Some characteristics of the typeface are as follows:

| Letter | Characteristic |
|---|---|
| i | square dot |
| j | serif protruding left |
| a | double story |
| Q | tail is centered |
| J | serif protruding left |
| I | two serifs on the top and bottom |

As an example of the approach of making similar characters easily distinguishable, the digit 1 (one) in Verdana was given a horizontal base and a hook in the upper left to distinguish it from lowercase l (l) and uppercase I (I). This is similar to the digit "1" found in Morris Fuller Benton's sans-serif typefaces News Gothic and Franklin Gothic.

==Prevalence==

Released in 1996, Verdana was bundled with subsequent versions of the Windows operating system, as well as their Office and Internet Explorer software on Windows, classic Mac OS, and Mac OS X. Since at least Mac OS X 10.4, it is also bundled with the Mac OS itself. In addition, up until 2002 it was available for download from Microsoft's web site as freeware (".exe" files for Microsoft Windows and in ".sit.hqx" archives for Mac OS) under a proprietary license imposing some restrictions on usage and distribution, allowing it to be used by end users in any system supporting installation of "exe" or ".sit.hqx" files and supporting TrueType fonts. The downloadable files are still available legally from third-party web sites; see the External links section. However, these files include only old versions of Verdana, and updated versions are not available as freeware.

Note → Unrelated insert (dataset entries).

Context: an optimization exercise on an open-source flow, tuned for small area, a short achievable clock period and few clock cycles per item. The choices shown serve that exercise and are no tape-out recipe. Only simulation tests tie the RTL to the original design; equivalence was not proved. Power is estimated from default activity; no workload was simulated.

$ cat flow/run.sh
#!/bin/bash
# synth_recipe.tcl (not shown) runs the flow's synth.tcl, then flattens the netlist and writes it again
# the make line also repeats each setting of config.mk as NAME=value (left out here)
make -C /OpenROAD-flow-scripts/flow DESIGN_CONFIG=/design/flow/config.mk WORK_HOME=/design/flow/orfs CLKGATE_MAP_FILE= SYNTH_SCRIPT=/design/flow/synth_recipe.tcl finish
$ cat flow/config.mk
export PLATFORM = sky130hd
export DESIGN_NAME = compacting_ordered_list
export DESIGN_NICKNAME = compacting_ordered_list
export VERILOG_FILES = /design/flow/design.v
export SDC_FILE = /design/flow/constraint.sdc
export NUM_CORES = 4
export LEC_CHECK = 0
export CAP_MARGIN = 20
export CORE_MARGIN = 2
export CORE_UTILIZATION = 40
export SLEW_MARGIN = 20
$ cat flow/constraint.sdc
create_clock -name core_clock -period 10.0 [get_ports {clk}]
set_input_delay 2.0000 -clock core_clock [delete_from_list [all_inputs] [get_ports {clk}]]
set_output_delay 2.0000 -clock core_clock [all_outputs]
set_load 0.01 [all_outputs]
$ cat flow/design.v
`timescale 1ns / 1ps
package col_pkg;
	localparam int COL_CAPACITY   = 64;
	localparam int COL_WORD_WIDTH = 32;
	localparam int OP_W      = 3;
	localparam int IDX_W     = 6;
	localparam int VAL_W     = 32;
	localparam int CNT_OUT_W = 7;
	localparam int ST_W      = 2;
	localparam int S_TDATA_W = 40;
	localparam int M_TDATA_W = 40;
	localparam int S_PAD_W   = S_TDATA_W - IDX_W - VAL_W;
	localparam int M_PAD_W   = M_TDATA_W - VAL_W - CNT_OUT_W;
	typedef enum logic [OP_W-1:0] {
		OP_APPEND       = 3'd0,
		OP_REMOVE_VALUE = 3'd1,
		OP_REMOVE_INDEX = 3'd2,
		OP_OVERWRITE    = 3'd3,
		OP_READ         = 3'd4,
		OP_SEARCH       = 3'd5,
		OP_CLEAR        = 3'd6
	} op_t;
	typedef enum logic [ST_W-1:0] {
		ST_OK   = 2'd0,
		ST_MISS = 2'd1,
		ST_FULL = 2'd2
	} st_t;
	typedef struct packed {
		logic capture;         
		logic append;          
		logic overwrite;       
		logic read_idx;        
		logic take_rdata;      
		logic take_word;       
		logic scan_start;      
		logic scan_step;       
		logic shift_start;     
		logic shift_from_hit;  
		logic shift_step;      
		logic dec_count;       
		logic clear;           
		logic set_st;          
		st_t  st;
		logic load_out;        
	} col_cmd_t;
	typedef struct packed {
		op_t  op;
		logic idx_ok;
		logic full;
		logic hit;
		logic scan_end;
		logic shift_end;
	} col_stat_t;
endpackage
`timescale 1ns / 1ps
module col_ctrl (
	input  logic      clk,
	input  logic      arst_n,
	input  logic      s_tvalid,
	output logic      s_tready,
	output logic      m_tvalid,
	input  logic      m_tready,
	input  col_pkg::col_stat_t stat,
	output col_pkg::col_cmd_t  cmd
);
	typedef enum logic [2:0] {
		IDLE,
		EXEC,
		READ_WAIT,
		SCAN,
		SHIFT,
		FIN
	} state_t;
	state_t state_q;
	state_t state_d;
	logic   out_valid_q;
	assign s_tready = (state_q == IDLE);
	assign m_tvalid = out_valid_q;
	always_comb begin
		cmd     = '0;
		state_d = state_q;
		case (state_q)
			IDLE: begin
				if (s_tvalid) begin
					cmd.capture = 1'b1;
					state_d     = EXEC;
				end
			end
			EXEC: begin
				state_d = FIN;
				case (stat.op)
					col_pkg::OP_APPEND: begin
						if (stat.full) begin
							cmd.set_st = 1'b1;
							cmd.st     = col_pkg::ST_FULL;
						end else begin
							cmd.append = 1'b1;
						end
					end
					col_pkg::OP_REMOVE_VALUE, col_pkg::OP_SEARCH: begin
						cmd.scan_start = 1'b1;
						state_d        = SCAN;
					end
					col_pkg::OP_REMOVE_INDEX: begin
						if (stat.idx_ok) begin
							cmd.shift_start = 1'b1;
							state_d         = SHIFT;
						end else begin
							cmd.set_st = 1'b1;
							cmd.st     = col_pkg::ST_MISS;
						end
					end
					col_pkg::OP_OVERWRITE: begin
						if (stat.idx_ok) begin
							cmd.overwrite = 1'b1;
						end else begin
							cmd.set_st = 1'b1;
							cmd.st     = col_pkg::ST_MISS;
						end
					end
					col_pkg::OP_READ: begin
						if (stat.idx_ok) begin
							cmd.read_idx = 1'b1;
							state_d      = READ_WAIT;
						end else begin
							cmd.set_st = 1'b1;
							cmd.st     = col_pkg::ST_MISS;
						end
					end
					col_pkg::OP_CLEAR: begin
						cmd.clear = 1'b1;
					end
					default: begin
					end
				endcase
			end
			READ_WAIT: begin
				cmd.take_rdata = 1'b1;
				state_d        = FIN;
			end
			SCAN: begin
				if (stat.hit) begin
					if (stat.op == col_pkg::OP_SEARCH) begin
						cmd.take_word = 1'b1;
						state_d       = FIN;
					end else begin
						cmd.shift_start    = 1'b1;
						cmd.shift_from_hit = 1'b1;
						state_d            = SHIFT;
					end
				end else if (stat.scan_end) begin
					cmd.set_st = 1'b1;
					cmd.st     = col_pkg::ST_MISS;
					state_d    = FIN;
				end else begin
					cmd.scan_step = 1'b1;
				end
			end
			SHIFT: begin
				if (stat.shift_end) begin
					cmd.dec_count = 1'b1;
					state_d       = FIN;
				end else begin
					cmd.shift_step = 1'b1;
				end
			end
			FIN: begin
				if (!out_valid_q || m_tready) begin
					cmd.load_out = 1'b1;
					state_d      = IDLE;
				end
			end
			default: begin
				state_d = IDLE;
			end
		endcase
	end
	always_ff @(posedge clk or negedge arst_n) begin
		if (!arst_n) begin
			state_q     <= IDLE;
			out_valid_q <= 1'b0;
		end else begin
			state_q <= state_d;
			if (cmd.load_out) begin
				out_valid_q <= 1'b1;
			end else if (m_tready) begin
				out_valid_q <= 1'b0;
			end
		end
	end
endmodule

According to a 2013 survey, the availability of Verdana was 99.90% on Windows, 99.26% on Mac OS, and 70.02% on free operating systems like Linux.

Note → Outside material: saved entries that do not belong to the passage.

Background: an optimization exercise with open tools, aiming at small area. Do not read the settings as production practice.
The RTL was checked by simulation tests, not by an equivalence proof against the original design.
Power is estimated from default activity; no workload was simulated. The clock port is modelled as an ideal driver; clocking choices that lean on that would not hold on a real chip.

--- design/flow/design.v ---
module rpc_chan_pipe #(
    parameter int unsigned NumChan    = 5,
    parameter int unsigned DataWidth  = 128,
    parameter int unsigned Depth      = 2,
    parameter int unsigned WdogCycles = 1024,
    localparam int unsigned OccW      = (Depth < 1) ? 1 : $clog2(Depth + 1)
) (
    input  logic                         clk_i,
    input  logic                         rst_i,
    input  logic                         flush_i,
    input  logic [NumChan-1:0]           in_valid_i,
    output logic [NumChan-1:0]           in_ready_o,
    input  logic [NumChan*DataWidth-1:0] in_data_i,
    output logic [NumChan-1:0]           out_valid_o,
    input  logic [NumChan-1:0]           out_ready_i,
    output logic [NumChan*DataWidth-1:0] out_data_o,
    output logic [NumChan*OccW-1:0]      occ_o,
    input  logic                         wdog_clr_i,
    output logic [NumChan-1:0]           wdog_o
);
    logic init_q;
    always_ff @(posedge clk_i or posedge rst_i) begin
        if (rst_i) begin
            init_q <= 1'b0;
        end else begin
            init_q <= 1'b1;
        end
    end
    for (genvar c = 0; c < NumChan; c++) begin : g_chan
        logic                 one_q, full_q;    
        logic                 one_d, full_d;
        logic                 valid, push, pop;
        logic                 sel_hold;
        logic [DataWidth-1:0] head_q, tail_q, tail_d, din;
        assign din            = in_data_i[c*DataWidth +: DataWidth];
        assign valid          = one_q | full_q;
        assign in_ready_o[c]  = init_q & ~full_q & ~flush_i;
        assign out_valid_o[c] = valid;
        assign push           = in_valid_i[c] & in_ready_o[c];
        assign pop            = valid & out_ready_i[c];
        assign out_data_o[c*DataWidth +: DataWidth] = head_q;
        assign occ_o[c*OccW +: OccW]                = {full_q, one_q};
        always_comb begin
            one_d  = 1'b0;
            full_d = 1'b0;
            if (!flush_i) begin
                if (full_q) begin
                    full_d = ~pop;
                    one_d  = pop;
                end else if (one_q) begin
                    full_d = push & ~pop;
                    one_d  = push ~^ pop;
                end else begin
                    one_d  = push;
                end
            end
        end
        always_ff @(posedge clk_i or posedge rst_i) begin
            if (rst_i) begin
                one_q  <= 1'b0;
                full_q <= 1'b0;
            end else begin
                one_q  <= one_d;
                full_q <= full_d;
            end
        end
        assign sel_hold = valid & ~out_ready_i[c];
        assign tail_d   = ({DataWidth{full_q}} & tail_q) | ({DataWidth{~full_q}} & din);
        always_ff @(posedge clk_i) begin
            tail_q <= tail_d;
            if (!sel_hold) begin
                head_q <= tail_d;
            end
        end
    end
    localparam int unsigned WdSeqW = 10;
    for (genvar c = 0; c < NumChan; c++) begin : g_wdog
        logic [WdSeqW-1:0] wd_seq_q;
        logic              wd_sat_q;
        logic              wd_flag_q;
        logic              stall, low_zero, last, fb;
        assign stall    = out_valid_o[c] & ~out_ready_i[c] & ~flush_i;
        assign low_zero = ~|wd_seq_q[WdSeqW-2:0];
        assign last     = wd_seq_q[WdSeqW-1] & low_zero;
        assign fb       = wd_seq_q[9] ^ wd_seq_q[6] ^ low_zero;
        always_ff @(posedge clk_i) begin
            wd_seq_q <= stall ? {wd_seq_q[WdSeqW-2:0], fb} : '0;
            wd_sat_q <= stall & (wd_sat_q | last);
        end
        always_ff @(posedge clk_i or posedge rst_i) begin
            if (rst_i) begin
                wd_flag_q <= 1'b0;
            end else begin
                wd_flag_q <= (stall & last & ~wd_sat_q) | (wd_flag_q & ~wdog_clr_i);
            end
        end
        assign wdog_o[c] = wd_flag_q;
    end
endmodule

According to a study of online fonts by the Software Usability and Research Laboratory at Wichita State University, participants preferred Verdana as the best overall font choice, and it was also perceived as being among the most legible fonts. However, Microsoft's font manager, Bill Hill, wrote that "with its large x-height and very generous spacing, it never felt comfortable as an eBook font". He noted that Microsoft had commissioned an alternative version of the pre-existing typefaces Berling and Frutiger for its Microsoft Reader e-book product. Despite this, Verdana was initially used as one of the bundled book-reading fonts on the iPad before an update in 2011.

==Microsoft variants==
Verdana Ref is a custom version of Verdana for use with Microsoft Reference. It is used in Microsoft Bookshelf 2000, Encarta Encyclopedia Deluxe 99, Encarta Virtual Globe 99, Office 2000 Premium, and Publisher 2000. MS Reference Sans Serif is a derivative of Verdana Ref with bold and italic fonts. This font family is included with Microsoft Encarta.

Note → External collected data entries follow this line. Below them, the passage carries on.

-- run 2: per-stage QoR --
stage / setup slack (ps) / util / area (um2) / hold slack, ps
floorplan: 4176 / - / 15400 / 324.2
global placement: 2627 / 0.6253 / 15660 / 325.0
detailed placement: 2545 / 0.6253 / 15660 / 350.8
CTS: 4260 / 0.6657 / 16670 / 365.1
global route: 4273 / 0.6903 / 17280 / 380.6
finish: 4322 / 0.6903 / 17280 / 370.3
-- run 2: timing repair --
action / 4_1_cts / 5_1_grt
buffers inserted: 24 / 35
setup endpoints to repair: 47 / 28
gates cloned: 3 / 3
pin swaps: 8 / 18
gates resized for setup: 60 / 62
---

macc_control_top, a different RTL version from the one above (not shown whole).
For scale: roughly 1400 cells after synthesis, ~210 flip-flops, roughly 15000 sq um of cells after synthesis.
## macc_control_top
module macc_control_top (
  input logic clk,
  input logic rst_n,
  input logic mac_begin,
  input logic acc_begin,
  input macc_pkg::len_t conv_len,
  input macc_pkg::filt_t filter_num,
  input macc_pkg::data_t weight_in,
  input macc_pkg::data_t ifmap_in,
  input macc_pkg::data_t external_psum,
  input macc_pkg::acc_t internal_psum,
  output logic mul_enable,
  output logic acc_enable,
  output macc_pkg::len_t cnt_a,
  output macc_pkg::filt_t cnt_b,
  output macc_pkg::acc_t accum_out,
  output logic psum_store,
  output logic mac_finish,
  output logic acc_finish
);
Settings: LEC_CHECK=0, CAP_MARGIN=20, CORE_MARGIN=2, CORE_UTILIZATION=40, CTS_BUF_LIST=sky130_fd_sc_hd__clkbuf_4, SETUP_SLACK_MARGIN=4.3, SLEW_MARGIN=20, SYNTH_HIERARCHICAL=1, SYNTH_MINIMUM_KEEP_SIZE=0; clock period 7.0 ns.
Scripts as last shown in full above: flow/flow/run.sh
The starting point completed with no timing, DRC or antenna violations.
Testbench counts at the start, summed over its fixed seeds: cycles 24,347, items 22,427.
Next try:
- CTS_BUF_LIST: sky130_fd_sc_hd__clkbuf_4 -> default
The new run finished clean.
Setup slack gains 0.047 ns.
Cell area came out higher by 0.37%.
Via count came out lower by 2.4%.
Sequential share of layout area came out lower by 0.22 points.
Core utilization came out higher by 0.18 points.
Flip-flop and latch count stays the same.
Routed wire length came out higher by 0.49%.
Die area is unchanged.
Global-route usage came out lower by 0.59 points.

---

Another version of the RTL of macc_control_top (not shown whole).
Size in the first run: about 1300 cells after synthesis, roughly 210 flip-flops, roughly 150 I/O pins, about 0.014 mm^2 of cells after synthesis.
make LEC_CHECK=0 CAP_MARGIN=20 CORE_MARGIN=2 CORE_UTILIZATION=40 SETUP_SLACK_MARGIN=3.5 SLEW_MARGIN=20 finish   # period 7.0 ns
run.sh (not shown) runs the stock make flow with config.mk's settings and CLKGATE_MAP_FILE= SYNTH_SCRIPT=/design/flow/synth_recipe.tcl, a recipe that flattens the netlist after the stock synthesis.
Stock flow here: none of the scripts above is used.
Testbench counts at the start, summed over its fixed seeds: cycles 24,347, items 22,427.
What follows belongs to an exercise in optimizing a design on an open flow for small area and a short achievable clock period; a production flow would make more cautious choices.
RTL that was checked went through simulation tests only; none was proved equivalent to the original.
No activity file was given, so power comes from the tool's default toggle rates.

==> flow/design.v <==
module pulse_seq_multi #(
  parameter int unsigned NumCh     = 4,
  parameter int unsigned CntW      = 24,
  parameter int unsigned ScanSteps = 16
) (
  input  logic                          clk,
  input  logic                          rst,
  input  logic                          trig,
  input  logic                          scan_trig,
  input  logic                          cfg_we,
  input  logic [((NumCh > 1) ? $clog2(NumCh) : 1)-1:0] cfg_ch,
  input  logic [1:0]                    cfg_sel,
  input  logic [CntW-1:0]               cfg_data,
  output logic [NumCh-1:0]              pulse,
  output logic                          busy,
  output logic [$clog2(ScanSteps)-1:0]  scan_idx,
  output logic                          overrun
);
  localparam int unsigned ChW  = (NumCh > 1) ? $clog2(NumCh) : 1;
  localparam int unsigned IdxW = $clog2(ScanSteps);
  localparam logic [IdxW-1:0] LastIdx = IdxW'(ScanSteps - 1);
  logic [2:0]       trig_sync_q, scan_sync_q;
  logic             trig_edge_q, scan_edge_q;
  logic [NumCh-1:0] mask_q, act_q, pulse_q, first_q, act_d;
  logic             busy_q;
  logic [IdxW-1:0]  idx_q;
  logic             overrun_q, any_edge, shot, scan_shot, mask_wr, off_clr;
  logic [CntW-1:0]  wdata;
  function automatic logic [CntW:0] add_c(input logic [CntW-1:0] a, input logic [CntW-1:0] b);
    logic [CntW-1:0] g, p, gn, pn;
    g = a & b;
    p = a ^ b;
    for (int s = 1; s < CntW; s = s * 2) begin
      gn = g;
      pn = p;
      for (int i = 0; i < CntW; i++) begin
        if ((i / s) % 2 == 1) begin
          gn[i] = g[i] | (p[i] & g[(i / s) * s - 1]);
          pn[i] = p[i] & p[(i / s) * s - 1];
        end
      end
      g = gn;
      p = pn;
    end
    add_c = {g[CntW-1], a ^ b ^ {g[CntW-2:0], 1'b0}};
  endfunction
  function automatic logic [CntW-1:0] dec1(input logic [CntW-1:0] a);
    logic [CntW-1:0] o, on;
    o = a;
    for (int s = 1; s < CntW; s = s * 2) begin
      on = o;
      for (int i = 0; i < CntW; i++) begin
        if ((i / s) % 2 == 1) on[i] = o[i] | o[(i / s) * s - 1];
      end
      o = on;
    end
    dec1 = a ^ ~{o[CntW-2:0], 1'b0};
  endfunction
  assign busy      = busy_q;
  assign any_edge  = trig_edge_q | scan_edge_q;
  assign shot      = any_edge & ~busy_q;
  assign scan_shot = shot & scan_edge_q;
  assign mask_wr   = cfg_we & (cfg_sel == 2'd3);
  assign wdata     = cfg_data & {CntW{~rst}};
  assign off_clr   = rst | mask_wr | (scan_shot & (idx_q == LastIdx));
  always_ff @(posedge clk) begin
    if (rst) begin
      trig_sync_q <= '0;
      scan_sync_q <= '0;
      trig_edge_q <= 1'b0;
      scan_edge_q <= 1'b0;
      idx_q       <= '0;
      overrun_q   <= 1'b0;
    end else begin
      trig_sync_q <= {trig_sync_q[1:0], trig};
      scan_sync_q <= {scan_sync_q[1:0], scan_trig};
      trig_edge_q <= trig_sync_q[1] & ~trig_sync_q[2];
      scan_edge_q <= scan_sync_q[1] & ~scan_sync_q[2];
      if (mask_wr)        idx_q <= '0;
      else if (scan_shot) idx_q <= idx_q + IdxW'(1);
      if (any_edge && busy) overrun_q <= 1'b1;
      else if (mask_wr)     overrun_q <= 1'b0;
    end
  end
  always_ff @(posedge clk) begin
    if (rst || mask_wr) mask_q <= wdata[NumCh-1:0];
  end
  for (genvar c = 0; c < NumCh; c++) begin : g_ch
    logic [CntW-1:0] delay_q, width_q, step_q, offset_q, cnt_q, wlat_q, eff_w, wlat_full, m;
    logic [CntW:0]   sum_w, sum_o;
    logic            osat_q, wsat_q, eff_sat;
    logic            ch_wr, dnz, ewnz, wlnz, last, start;
    assign ch_wr   = cfg_we & (cfg_ch == ChW'(c));
    assign sum_w   = add_c(width_q, offset_q & {CntW{scan_edge_q}});
    assign sum_o   = add_c(offset_q, step_q);
    assign eff_w   = sum_w[CntW-1:0];
    assign eff_sat = sum_w[CntW] | (scan_edge_q & osat_q);
    assign ewnz    = (width_q != '0) | (scan_edge_q & ((offset_q != '0) | osat_q));
    assign dnz     = delay_q != '0;
    assign wlnz    = (wlat_q != '0) | wsat_q;
    always_ff @(posedge clk) begin
      if (rst || (ch_wr && cfg_sel == 2'd0)) delay_q <= wdata;
      if (rst || (ch_wr && cfg_sel == 2'd1)) width_q <= wdata;
      if (rst || (ch_wr && cfg_sel == 2'd2)) step_q  <= wdata;
      if (off_clr) begin
        offset_q <= '0;
        osat_q   <= 1'b0;
      end else if (scan_shot) begin
        offset_q <= sum_o[CntW-1:0];
        osat_q   <= osat_q | sum_o[CntW];
      end
    end
    assign wlat_full = wlat_q | {CntW{wsat_q}};
    assign m         = first_q[c] ? wlat_full : cnt_q;
    assign last      = m == CntW'(1);
    assign start     = shot & mask_q[c] & (dnz | ewnz);
    always_ff @(posedge clk) begin
      if (!act_q[c]) begin
        wlat_q <= eff_w;
        wsat_q <= eff_sat;
        cnt_q  <= delay_q;
      end else begin
        cnt_q  <= dec1(m);
      end
    end
    always_comb begin
      if (rst)              act_d[c] = 1'b0;
      else if (!act_q[c])   act_d[c] = start;
      else                  act_d[c] = ~(last & (pulse_q[c] | ~wlnz));
    end
    always_ff @(posedge clk) begin
      act_q[c]   <= act_d[c];
      first_q[c] <= act_q[c] ? (~pulse_q[c] & last & wlnz) : ~dnz;
      if (rst) begin
        pulse_q[c] <= 1'b0;
      end else if (!act_q[c]) begin
        if (start) pulse_q[c] <= ~dnz;
      end else if (last) begin
        pulse_q[c] <= ~pulse_q[c] & wlnz;
      end
    end
  end
  always_ff @(posedge clk) busy_q <= |act_d;
  assign pulse    = pulse_q;
  assign scan_idx = idx_q;
  assign overrun  = overrun_q;
endmodule
export LEC_CHECK = 0
export CAP_MARGIN = 20
export CORE_MARGIN = 2
export CORE_UTILIZATION = 40
export SETUP_SLACK_MARGIN = 2.5
export SLEW_MARGIN = 20
create_clock -name core_clock -period 5.5 [get_ports {clk}]
run.sh (not shown) runs the stock make flow with config.mk's settings and CLKGATE_MAP_FILE= SYNTH_SCRIPT=/design/flow/synth_recipe.tcl, a recipe that flattens the netlist after the stock synthesis.
Rerun with:
--- a/flow/design.v
+++ b/flow/design.v
@@ -89,14 +89,14 @@
     logic [CntW-1:0] delay_q, width_q, step_q, offset_q, cnt_q, wlat_q, eff_w, wlat_full, m;
     logic [CntW:0]   sum_w, sum_o;
     logic            osat_q, wsat_q, eff_sat;
     logic            ch_wr, dnz, ewnz, wlnz, last, start;
     assign ch_wr   = cfg_we & (cfg_ch == ChW'(c));
-    assign sum_w   = add_c(width_q, offset_q & {CntW{scan_edge_q}});
+    assign sum_w   = add_c(width_q, offset_q);
     assign sum_o   = add_c(offset_q, step_q);
-    assign eff_w   = sum_w[CntW-1:0];
-    assign eff_sat = sum_w[CntW] | (scan_edge_q & osat_q);
+    assign eff_w   = scan_edge_q ? sum_w[CntW-1:0] : width_q;
+    assign eff_sat = scan_edge_q & (sum_w[CntW] | osat_q);
     assign ewnz    = (width_q != '0) | (scan_edge_q & ((offset_q != '0) | osat_q));
     assign dnz     = delay_q != '0;
     assign wlnz    = (wlat_q != '0) | wsat_q;
     always_ff @(posedge clk) begin
       if (rst || (ch_wr && cfg_sel == 2'd0)) delay_q <= wdata;
What happened:
- clock skew came out higher by 0.0060 ns
- power went up by 3.5%
- setup slack improves by 0.13 ns
- count of clock-buffer cells in the layout is lower by 5
- via count grows by 2.3%
- wire length went up by 2.0%
- synthesized cell count rose by 0.43%
- first-iteration DRC count decreases by 15%
- register-to-register slack improves by 0.13 ns
- global-route usage is about the same
- sequential power goes up by about 1%
- synthesized area came out higher by 1.5%
- worst hold slack gets worse by 0.016 ns
- core utilization came out lower by 0.86 points
The RTL of the first run of this note was laid out without a check of its function.

-- port drivers added, routing unchanged --
The results above use ideal ports. As a check the final layouts listed here were re-extracted and re-timed, cells and wires unchanged. Step 1, drivers: a clkbuf_16 drives clk and a buf_2 each remaining input, both assumed. Step 2 times the ports against the registers' clock, not the clock port: input delays grow and output delays shrink by t, the midpoint of the rising clock arrivals with the driver on. Slacks: ideal ports / drivers / drivers and shift; pairs: ideal ports / drivers.
run | shift t [ns] | slack for setup (ns) | hold slack, ns
the first run | 0.653 | 2.371 / 2.371 / 1.998 | 0.397 / 0.397 / 0.397
the second run | 0.647 | 2.497 / 2.497 / 1.959 | 0.380 / 0.380 / 0.380
After both steps every run listed still meets setup and hold. For the second run, which loses most, drivers alone change the setup slack by 0.000 ns; drivers and shift together by -0.538 ns.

Tahoma is similar to Verdana but with tighter letter spacing. The Windows Mobile core font Nina is a more condensed version of Tahoma and Verdana.

==Verdana Pro==
Microsoft licensed rights to Verdana to Font Bureau for a new Verdana Pro release, published in 2011. Verdana Pro adds correct German closing quotation marks, light, semi-bold and black styles with italics, as well as condensed styles with italics across all weights. The expanded family was designed for organisations that had made extensive use of Verdana due to its availability but desired additional versions for greater flexibility. It is sold separately through print and web licenses, being sold by Font Bureau and Ascender, although Windows 10 users can acquire it free of charge from Microsoft Store or by activating the Pan-European Supplemental Fonts optional resource in the Settings app. A similar Georgia Pro release was announced at the same time.

==Combining characters bug==
In the past, Verdana (v. 2.43) had an incorrect position for combining diacritical marks, causing them to display on the following character instead of the preceding. This made it unsuitable for Unicode-encoded text such as Cyrillic or Greek. This bug did not usually reveal itself with Latin letters. This is because some font display engines substitute sequences of base character + combining character with a precomposed character glyph. This bug was subsequently fixed in the version issued with Windows Vista. It is also fixed in Verdana version 5.01 font on Windows XP by installing the European Union Expansion Font Update from Microsoft.

==Awards==

In 2006, the Verdana typeface was named in the list of British design icons in the Great British Design Quest organised by the BBC and the Design Museum. Carter's typeface appeared on a list which included Concorde, Mini, Jaguar E-Type, Aston Martin DB5, Supermarine Spitfire, World Wide Web, London tube map, AEC Routemaster bus and the K2 telephone box.

==Usage==

In 2007, the font was used for the questions in Who Wants to Be a Millionaire?, replacing the ITC Conduit font.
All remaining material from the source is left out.